Pizza Talk: "Applied Medical Anthropology Inside/Outside the Academy"

Event Date: 

Friday, October 27, 2017 - 3:30pm to 5:00pm
"Applied Medical Anthropology Inside/Outside the Academy"
Hillary Haldane, Associate Professor of Anthropology, Quinnipiac University 
 
In this talk, Hillary Haldane (PhD alumna 2007) discusses the importance of applied medical anthropology as a field inside the university context, particularly in the undergraduate curriculum, and beyond, in the world of non-governmental organizations, government institutions, and widespread policy application. Dr. Haldane will discuss the importance for students to build and maintain collaborative networks, transdisciplinary knowledge, and ability to translate arcane anthropological ideas into digestible units. Dr. Haldane will highlight the work she has done for various governments in her capacity as an applied medical anthropologist, and how her work at an undergraduate focused university taught her the importance of teaching anthropology in the general education.
 
Hillary Haldane is an internationally recognized expert of gender-based violence, Indigenous rights, and the political-economy of the culture concept. She became interested in anthropology, and specifically the cultures of the South Pacific, when her family moved to Aotearoa New Zealand from California in 1982. Since 1997 she has conducted research in Dunedin, Auckland and Christchurch, examining the bicultural and multicultural provisioning of services to survivors of violence, with a theoretical focus on the culture concept. Aotearoa means the "land of the long white cloud" and Maori share a linguistic history with peoples in the Eastern Pacific stretching far north to the islands of Hawai'i.In 2017 Dr.
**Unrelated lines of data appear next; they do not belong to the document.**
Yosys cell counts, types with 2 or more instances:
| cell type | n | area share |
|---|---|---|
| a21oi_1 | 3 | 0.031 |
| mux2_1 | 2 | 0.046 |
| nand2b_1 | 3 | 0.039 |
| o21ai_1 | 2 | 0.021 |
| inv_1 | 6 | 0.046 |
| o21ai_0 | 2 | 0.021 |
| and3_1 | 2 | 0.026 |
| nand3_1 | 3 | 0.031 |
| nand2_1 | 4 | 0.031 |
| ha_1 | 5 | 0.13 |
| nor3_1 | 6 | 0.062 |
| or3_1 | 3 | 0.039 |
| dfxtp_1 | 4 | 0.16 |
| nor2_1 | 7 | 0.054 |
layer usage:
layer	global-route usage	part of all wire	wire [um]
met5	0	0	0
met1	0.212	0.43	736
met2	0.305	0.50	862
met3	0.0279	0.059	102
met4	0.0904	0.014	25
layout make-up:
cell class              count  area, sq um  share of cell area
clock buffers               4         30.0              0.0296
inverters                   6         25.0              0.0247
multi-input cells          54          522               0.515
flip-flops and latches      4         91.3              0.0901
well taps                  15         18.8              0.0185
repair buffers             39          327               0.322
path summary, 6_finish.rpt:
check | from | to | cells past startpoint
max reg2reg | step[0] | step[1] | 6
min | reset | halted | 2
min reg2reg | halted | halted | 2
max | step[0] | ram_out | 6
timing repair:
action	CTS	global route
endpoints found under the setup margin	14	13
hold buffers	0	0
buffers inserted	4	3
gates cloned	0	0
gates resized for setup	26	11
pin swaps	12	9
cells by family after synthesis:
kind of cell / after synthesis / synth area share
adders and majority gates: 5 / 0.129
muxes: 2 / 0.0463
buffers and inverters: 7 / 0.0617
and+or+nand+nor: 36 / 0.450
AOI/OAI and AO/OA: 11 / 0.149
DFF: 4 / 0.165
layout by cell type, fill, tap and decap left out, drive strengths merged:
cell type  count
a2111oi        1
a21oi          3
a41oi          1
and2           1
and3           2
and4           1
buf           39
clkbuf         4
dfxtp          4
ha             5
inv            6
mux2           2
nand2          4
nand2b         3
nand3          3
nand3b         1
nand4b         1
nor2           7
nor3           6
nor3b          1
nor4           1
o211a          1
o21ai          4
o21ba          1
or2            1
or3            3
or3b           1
Haldane carried out comparative research in Australia during her time as a Fulbright Senior Scholar. Dr. Haldane studied anthropology at San Diego State University, University of California Santa Barbara, University of Texas at Austin, University of Sussex (England), and University of Otago (Aotearoa New Zealand). Dr. Haldane has published two influential volumes with her long-time collaborator and colleague, Dr. Jennifer Wies, numerous journal articles and book chapters, policy papers, and advocacy reports in her areas of expertise. Dr. Haldane and Dr. Wies co-edit the book series Cross-Cultural Studies in Gender-Based Violence with Lexington. Dr. Haldane teaches courses on cultural anthropology, gender/sex/sexuality, gender-based violence, medical anthropology, development, ethnographic methods, and campus rape.